In the records below, begin at the line that has "edf_count = 4112" and stop after the line that has "chipWidth_um = 947.2"; quote those lines verbatim and nothing more.
=-=-=
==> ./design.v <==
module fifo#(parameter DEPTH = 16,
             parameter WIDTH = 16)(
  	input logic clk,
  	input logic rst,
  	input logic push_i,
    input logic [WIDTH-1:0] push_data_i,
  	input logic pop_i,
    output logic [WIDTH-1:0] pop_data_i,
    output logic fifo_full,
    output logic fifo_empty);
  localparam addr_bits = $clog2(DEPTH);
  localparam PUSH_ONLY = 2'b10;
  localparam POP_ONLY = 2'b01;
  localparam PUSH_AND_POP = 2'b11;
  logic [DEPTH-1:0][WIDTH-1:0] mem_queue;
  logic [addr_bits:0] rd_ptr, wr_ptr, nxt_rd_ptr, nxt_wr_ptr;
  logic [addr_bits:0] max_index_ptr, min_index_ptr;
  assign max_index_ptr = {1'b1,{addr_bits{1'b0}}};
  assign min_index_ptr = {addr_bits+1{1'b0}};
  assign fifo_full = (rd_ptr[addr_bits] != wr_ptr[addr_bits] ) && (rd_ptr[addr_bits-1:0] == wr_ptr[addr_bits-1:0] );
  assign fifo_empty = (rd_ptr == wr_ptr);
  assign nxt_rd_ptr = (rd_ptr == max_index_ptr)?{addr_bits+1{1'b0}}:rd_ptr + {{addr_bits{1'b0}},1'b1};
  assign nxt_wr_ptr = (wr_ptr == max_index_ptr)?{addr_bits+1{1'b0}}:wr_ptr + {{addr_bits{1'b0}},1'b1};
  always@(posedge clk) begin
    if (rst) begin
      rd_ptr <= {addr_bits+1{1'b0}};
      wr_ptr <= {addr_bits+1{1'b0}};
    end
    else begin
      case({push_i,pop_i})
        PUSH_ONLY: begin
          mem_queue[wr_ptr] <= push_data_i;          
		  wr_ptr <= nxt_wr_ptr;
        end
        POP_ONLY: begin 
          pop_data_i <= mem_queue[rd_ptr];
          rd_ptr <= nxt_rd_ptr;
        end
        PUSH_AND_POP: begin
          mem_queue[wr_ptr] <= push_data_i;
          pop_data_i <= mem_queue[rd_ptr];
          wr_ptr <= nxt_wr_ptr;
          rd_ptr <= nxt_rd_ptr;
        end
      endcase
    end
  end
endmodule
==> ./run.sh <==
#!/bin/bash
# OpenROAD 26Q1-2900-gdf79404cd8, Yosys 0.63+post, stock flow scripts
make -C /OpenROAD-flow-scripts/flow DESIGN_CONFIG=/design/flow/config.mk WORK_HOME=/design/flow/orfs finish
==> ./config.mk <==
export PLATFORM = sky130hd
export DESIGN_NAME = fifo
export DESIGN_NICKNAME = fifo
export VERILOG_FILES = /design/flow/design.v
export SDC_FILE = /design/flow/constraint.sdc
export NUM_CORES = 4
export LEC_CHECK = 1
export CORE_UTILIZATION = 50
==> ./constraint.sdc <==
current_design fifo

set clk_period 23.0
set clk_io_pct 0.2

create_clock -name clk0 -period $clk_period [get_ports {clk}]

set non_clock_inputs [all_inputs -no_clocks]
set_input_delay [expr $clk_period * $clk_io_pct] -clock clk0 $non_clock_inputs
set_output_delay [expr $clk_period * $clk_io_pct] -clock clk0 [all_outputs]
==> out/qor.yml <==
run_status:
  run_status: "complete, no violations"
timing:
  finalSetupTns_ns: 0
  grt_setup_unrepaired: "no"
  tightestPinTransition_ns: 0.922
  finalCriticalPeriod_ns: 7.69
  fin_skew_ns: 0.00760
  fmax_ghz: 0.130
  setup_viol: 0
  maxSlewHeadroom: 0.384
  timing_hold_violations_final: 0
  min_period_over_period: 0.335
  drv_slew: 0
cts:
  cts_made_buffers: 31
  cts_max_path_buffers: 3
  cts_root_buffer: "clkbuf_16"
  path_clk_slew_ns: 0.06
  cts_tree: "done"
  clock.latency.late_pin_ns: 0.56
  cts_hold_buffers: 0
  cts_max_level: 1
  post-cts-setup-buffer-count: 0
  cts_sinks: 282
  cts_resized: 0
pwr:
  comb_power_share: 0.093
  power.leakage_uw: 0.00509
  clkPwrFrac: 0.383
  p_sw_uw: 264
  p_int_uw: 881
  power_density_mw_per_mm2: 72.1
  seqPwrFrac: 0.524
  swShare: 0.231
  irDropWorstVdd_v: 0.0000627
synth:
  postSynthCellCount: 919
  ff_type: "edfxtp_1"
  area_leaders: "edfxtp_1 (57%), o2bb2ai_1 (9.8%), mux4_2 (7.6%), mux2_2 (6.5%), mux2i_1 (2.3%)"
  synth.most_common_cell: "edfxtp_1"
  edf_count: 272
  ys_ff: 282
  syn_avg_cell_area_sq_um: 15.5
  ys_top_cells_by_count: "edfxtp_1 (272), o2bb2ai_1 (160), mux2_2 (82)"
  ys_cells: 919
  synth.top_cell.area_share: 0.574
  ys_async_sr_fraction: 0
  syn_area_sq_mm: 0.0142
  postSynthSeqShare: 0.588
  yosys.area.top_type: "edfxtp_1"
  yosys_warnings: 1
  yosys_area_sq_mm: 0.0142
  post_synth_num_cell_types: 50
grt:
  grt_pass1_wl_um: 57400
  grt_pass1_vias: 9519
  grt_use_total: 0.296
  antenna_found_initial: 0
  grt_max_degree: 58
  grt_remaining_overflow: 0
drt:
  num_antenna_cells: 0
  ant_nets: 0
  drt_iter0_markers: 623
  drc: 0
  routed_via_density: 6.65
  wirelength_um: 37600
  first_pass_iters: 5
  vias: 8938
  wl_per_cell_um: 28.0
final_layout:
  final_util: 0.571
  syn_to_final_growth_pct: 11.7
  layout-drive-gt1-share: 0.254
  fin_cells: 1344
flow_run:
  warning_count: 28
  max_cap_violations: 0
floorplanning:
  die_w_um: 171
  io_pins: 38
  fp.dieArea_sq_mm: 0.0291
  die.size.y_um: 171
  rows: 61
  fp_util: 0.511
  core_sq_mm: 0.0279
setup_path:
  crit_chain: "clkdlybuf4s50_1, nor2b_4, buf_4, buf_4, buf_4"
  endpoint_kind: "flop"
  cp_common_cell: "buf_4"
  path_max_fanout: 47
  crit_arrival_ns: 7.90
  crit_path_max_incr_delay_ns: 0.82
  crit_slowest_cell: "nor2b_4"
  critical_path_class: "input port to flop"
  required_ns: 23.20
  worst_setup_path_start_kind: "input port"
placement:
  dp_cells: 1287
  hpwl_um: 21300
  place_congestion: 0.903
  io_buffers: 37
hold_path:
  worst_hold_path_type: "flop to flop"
=-=-=
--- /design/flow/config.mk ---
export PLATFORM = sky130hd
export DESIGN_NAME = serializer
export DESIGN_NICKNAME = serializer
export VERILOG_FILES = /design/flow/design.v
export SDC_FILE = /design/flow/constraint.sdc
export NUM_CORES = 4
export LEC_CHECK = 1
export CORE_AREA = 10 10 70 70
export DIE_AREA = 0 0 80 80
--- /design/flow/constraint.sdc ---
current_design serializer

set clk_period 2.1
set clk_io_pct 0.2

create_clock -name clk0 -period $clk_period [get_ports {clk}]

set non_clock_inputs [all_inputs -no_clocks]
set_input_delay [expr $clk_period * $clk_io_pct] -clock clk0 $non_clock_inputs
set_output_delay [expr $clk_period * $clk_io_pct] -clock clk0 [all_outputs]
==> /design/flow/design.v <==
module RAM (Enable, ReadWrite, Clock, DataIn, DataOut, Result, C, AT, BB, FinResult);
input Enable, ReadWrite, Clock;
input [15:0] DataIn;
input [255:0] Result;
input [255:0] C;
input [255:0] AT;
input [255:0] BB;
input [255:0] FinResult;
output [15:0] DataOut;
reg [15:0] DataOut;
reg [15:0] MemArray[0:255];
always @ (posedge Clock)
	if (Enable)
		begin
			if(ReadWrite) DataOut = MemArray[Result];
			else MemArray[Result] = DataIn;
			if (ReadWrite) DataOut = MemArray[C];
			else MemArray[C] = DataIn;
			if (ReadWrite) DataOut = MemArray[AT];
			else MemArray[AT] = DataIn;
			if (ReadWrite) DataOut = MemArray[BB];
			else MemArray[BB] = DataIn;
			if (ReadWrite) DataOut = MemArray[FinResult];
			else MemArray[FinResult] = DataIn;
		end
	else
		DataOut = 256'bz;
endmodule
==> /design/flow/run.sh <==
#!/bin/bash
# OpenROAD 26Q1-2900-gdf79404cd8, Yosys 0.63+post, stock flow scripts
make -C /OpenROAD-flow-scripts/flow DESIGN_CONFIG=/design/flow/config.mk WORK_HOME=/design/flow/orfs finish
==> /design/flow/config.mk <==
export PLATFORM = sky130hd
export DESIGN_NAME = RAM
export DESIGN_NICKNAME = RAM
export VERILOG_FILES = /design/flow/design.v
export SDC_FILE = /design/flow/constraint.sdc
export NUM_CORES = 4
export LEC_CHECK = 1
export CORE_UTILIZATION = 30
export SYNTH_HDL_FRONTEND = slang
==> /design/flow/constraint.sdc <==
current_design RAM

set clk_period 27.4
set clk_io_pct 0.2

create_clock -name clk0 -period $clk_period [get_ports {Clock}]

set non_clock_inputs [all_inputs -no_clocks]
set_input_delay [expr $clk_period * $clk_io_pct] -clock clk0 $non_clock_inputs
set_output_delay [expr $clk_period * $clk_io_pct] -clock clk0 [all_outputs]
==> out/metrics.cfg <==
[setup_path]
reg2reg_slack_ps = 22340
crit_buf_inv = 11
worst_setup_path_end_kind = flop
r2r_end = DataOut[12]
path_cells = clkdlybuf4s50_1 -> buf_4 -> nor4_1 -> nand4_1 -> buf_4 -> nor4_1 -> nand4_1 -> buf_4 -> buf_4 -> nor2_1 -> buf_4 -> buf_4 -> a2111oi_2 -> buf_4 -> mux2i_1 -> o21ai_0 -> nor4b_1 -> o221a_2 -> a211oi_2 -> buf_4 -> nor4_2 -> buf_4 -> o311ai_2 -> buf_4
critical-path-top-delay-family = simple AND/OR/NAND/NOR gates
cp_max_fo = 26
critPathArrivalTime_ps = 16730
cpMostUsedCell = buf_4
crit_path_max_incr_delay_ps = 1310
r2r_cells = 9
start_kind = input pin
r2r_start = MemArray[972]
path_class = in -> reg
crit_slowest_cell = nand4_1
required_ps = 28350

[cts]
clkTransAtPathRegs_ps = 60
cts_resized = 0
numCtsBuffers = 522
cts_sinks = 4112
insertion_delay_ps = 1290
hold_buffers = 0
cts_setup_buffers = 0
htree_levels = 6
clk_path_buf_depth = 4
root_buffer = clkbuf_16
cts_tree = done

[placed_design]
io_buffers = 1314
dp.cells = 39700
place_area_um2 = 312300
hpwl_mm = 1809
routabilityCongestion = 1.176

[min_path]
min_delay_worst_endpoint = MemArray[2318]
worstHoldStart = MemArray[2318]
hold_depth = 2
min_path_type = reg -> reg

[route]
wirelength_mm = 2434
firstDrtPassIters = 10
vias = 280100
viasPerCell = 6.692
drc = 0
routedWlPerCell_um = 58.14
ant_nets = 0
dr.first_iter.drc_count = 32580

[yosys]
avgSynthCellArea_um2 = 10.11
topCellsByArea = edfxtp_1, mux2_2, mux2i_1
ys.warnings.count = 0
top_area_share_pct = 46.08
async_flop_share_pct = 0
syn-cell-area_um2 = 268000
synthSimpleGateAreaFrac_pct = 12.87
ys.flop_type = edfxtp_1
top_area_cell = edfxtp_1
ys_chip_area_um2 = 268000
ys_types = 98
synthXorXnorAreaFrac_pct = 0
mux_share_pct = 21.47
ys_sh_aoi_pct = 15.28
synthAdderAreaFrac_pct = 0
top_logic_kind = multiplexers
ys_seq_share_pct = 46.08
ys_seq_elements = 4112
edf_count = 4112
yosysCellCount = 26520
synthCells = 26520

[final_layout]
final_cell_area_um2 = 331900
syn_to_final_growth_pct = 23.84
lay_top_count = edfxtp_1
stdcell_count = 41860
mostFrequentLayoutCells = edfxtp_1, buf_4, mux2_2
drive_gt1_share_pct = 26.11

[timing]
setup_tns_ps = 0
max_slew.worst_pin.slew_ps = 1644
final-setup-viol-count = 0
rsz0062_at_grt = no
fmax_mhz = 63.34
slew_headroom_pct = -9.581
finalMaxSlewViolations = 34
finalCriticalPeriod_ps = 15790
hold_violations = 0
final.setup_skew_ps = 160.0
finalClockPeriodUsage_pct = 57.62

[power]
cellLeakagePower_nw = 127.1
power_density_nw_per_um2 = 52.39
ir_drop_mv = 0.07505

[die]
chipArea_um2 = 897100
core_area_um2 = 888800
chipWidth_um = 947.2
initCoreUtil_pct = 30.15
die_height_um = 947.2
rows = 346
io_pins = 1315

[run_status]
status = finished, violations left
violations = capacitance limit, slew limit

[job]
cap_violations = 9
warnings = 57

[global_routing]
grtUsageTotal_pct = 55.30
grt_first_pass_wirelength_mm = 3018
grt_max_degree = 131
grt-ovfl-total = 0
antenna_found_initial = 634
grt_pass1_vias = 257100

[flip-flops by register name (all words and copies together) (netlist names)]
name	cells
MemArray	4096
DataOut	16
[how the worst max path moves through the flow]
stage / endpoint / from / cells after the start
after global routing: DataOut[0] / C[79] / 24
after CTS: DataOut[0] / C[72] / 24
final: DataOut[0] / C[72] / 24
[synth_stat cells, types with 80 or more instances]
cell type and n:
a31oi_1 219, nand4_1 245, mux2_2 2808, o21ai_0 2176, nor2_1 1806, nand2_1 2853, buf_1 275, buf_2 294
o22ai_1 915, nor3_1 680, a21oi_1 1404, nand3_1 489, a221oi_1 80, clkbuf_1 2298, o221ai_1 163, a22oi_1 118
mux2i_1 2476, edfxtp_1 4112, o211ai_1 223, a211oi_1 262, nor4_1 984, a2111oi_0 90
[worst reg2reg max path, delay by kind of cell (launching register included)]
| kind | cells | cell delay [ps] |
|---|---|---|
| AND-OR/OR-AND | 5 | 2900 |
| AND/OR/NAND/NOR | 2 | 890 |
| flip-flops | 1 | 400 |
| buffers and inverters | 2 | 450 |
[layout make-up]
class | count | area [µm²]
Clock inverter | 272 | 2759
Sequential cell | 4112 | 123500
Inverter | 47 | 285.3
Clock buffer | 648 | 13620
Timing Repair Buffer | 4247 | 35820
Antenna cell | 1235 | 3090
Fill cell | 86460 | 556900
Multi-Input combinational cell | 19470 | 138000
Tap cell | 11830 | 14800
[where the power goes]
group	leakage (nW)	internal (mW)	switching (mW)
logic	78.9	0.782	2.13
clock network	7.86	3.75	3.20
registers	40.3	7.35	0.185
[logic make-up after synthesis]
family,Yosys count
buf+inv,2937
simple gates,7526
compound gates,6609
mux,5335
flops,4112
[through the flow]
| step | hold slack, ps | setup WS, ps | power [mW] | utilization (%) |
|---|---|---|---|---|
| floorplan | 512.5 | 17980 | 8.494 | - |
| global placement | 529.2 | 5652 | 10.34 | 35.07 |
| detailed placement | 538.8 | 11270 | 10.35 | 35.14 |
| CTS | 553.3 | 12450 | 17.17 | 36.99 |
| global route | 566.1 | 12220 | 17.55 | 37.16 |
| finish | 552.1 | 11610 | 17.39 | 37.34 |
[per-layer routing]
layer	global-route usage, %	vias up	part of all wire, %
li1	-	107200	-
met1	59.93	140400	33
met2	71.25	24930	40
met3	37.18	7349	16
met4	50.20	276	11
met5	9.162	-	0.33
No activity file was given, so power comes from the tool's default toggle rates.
=-=-=
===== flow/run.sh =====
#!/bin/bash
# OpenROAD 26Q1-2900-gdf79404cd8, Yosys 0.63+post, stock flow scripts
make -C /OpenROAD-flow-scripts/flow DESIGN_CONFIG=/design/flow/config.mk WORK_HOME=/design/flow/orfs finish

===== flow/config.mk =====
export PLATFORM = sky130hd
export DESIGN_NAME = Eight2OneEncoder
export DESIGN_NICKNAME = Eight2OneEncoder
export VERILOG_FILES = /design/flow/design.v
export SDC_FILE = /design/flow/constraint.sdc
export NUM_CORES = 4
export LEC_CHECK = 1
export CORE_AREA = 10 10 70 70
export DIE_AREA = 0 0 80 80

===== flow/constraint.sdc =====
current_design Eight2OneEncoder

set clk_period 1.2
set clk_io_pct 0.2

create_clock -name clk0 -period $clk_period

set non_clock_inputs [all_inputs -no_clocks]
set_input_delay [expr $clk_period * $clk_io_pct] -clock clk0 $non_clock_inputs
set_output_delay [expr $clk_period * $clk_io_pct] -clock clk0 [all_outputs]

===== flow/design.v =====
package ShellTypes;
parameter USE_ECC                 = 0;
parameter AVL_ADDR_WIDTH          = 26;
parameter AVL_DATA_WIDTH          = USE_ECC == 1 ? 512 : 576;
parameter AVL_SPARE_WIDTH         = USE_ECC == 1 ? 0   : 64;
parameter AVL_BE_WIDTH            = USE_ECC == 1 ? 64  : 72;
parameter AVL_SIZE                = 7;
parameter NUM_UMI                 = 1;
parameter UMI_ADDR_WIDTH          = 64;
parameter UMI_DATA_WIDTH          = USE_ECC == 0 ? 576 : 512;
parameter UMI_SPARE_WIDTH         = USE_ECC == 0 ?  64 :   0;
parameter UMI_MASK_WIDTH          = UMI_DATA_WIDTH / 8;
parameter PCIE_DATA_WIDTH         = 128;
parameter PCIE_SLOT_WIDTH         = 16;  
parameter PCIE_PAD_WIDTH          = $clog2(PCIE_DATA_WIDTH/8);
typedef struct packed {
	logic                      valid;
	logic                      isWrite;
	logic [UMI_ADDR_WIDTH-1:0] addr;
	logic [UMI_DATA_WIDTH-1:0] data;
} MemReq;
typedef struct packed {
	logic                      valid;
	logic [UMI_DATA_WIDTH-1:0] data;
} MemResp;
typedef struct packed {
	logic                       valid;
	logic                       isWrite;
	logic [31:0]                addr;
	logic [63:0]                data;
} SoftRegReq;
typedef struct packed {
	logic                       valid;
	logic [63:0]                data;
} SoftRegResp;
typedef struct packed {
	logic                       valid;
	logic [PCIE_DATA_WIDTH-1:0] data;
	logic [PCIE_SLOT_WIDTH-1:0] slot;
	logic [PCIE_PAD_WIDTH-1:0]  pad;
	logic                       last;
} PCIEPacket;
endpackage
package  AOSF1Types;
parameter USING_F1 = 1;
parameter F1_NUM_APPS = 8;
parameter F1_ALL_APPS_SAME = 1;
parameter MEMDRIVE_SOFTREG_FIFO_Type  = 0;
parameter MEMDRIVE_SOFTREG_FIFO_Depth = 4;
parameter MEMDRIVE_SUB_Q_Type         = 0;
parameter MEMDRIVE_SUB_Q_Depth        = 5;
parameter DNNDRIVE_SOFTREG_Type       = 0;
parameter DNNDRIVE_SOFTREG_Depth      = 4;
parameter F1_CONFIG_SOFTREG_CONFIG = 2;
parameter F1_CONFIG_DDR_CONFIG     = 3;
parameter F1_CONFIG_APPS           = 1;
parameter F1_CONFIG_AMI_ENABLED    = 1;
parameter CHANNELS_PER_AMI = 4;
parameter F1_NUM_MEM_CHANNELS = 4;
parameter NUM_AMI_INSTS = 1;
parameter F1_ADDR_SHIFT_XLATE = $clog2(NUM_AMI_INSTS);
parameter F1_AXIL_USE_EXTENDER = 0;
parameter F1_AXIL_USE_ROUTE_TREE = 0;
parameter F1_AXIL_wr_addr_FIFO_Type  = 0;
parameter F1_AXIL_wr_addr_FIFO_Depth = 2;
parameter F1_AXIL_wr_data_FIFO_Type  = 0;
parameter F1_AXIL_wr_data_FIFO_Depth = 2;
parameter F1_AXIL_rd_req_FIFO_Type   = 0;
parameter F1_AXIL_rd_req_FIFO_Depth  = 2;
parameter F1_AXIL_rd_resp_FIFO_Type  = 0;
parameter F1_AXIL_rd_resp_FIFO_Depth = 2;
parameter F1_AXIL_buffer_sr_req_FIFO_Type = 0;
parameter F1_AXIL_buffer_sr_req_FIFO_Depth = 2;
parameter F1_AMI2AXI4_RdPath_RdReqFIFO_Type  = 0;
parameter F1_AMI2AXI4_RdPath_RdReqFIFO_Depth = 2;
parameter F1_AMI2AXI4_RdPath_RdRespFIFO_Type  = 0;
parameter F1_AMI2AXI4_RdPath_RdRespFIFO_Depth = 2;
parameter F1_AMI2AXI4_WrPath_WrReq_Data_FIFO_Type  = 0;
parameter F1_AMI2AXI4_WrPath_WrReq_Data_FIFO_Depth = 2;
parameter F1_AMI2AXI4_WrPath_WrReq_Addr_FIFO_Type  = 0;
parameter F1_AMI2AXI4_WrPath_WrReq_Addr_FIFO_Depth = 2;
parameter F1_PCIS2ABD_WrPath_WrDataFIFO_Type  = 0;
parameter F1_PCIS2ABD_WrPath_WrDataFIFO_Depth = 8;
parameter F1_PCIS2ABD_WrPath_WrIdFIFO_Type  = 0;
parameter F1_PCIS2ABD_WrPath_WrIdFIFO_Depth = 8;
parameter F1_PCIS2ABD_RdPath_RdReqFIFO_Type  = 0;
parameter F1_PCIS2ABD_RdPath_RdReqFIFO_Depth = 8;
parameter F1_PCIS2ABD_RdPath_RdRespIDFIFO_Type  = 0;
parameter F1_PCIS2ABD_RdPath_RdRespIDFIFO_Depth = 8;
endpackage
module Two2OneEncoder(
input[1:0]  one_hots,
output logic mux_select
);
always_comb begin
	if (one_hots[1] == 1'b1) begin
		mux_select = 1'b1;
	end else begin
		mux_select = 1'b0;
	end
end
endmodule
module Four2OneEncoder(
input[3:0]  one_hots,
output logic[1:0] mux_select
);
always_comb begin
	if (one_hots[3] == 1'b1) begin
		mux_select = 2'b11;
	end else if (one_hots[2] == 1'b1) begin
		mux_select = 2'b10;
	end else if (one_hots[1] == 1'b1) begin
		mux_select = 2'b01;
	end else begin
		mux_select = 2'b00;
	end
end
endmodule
=-=-=
Task answer:
edf_count = 4112
yosysCellCount = 26520
synthCells = 26520

[final_layout]
final_cell_area_um2 = 331900
syn_to_final_growth_pct = 23.84
lay_top_count = edfxtp_1
stdcell_count = 41860
mostFrequentLayoutCells = edfxtp_1, buf_4, mux2_2
drive_gt1_share_pct = 26.11

[timing]
setup_tns_ps = 0
max_slew.worst_pin.slew_ps = 1644
final-setup-viol-count = 0
rsz0062_at_grt = no
fmax_mhz = 63.34
slew_headroom_pct = -9.581
finalMaxSlewViolations = 34
finalCriticalPeriod_ps = 15790
hold_violations = 0
final.setup_skew_ps = 160.0
finalClockPeriodUsage_pct = 57.62

[power]
cellLeakagePower_nw = 127.1
power_density_nw_per_um2 = 52.39
ir_drop_mv = 0.07505

[die]
chipArea_um2 = 897100
core_area_um2 = 888800
chipWidth_um = 947.2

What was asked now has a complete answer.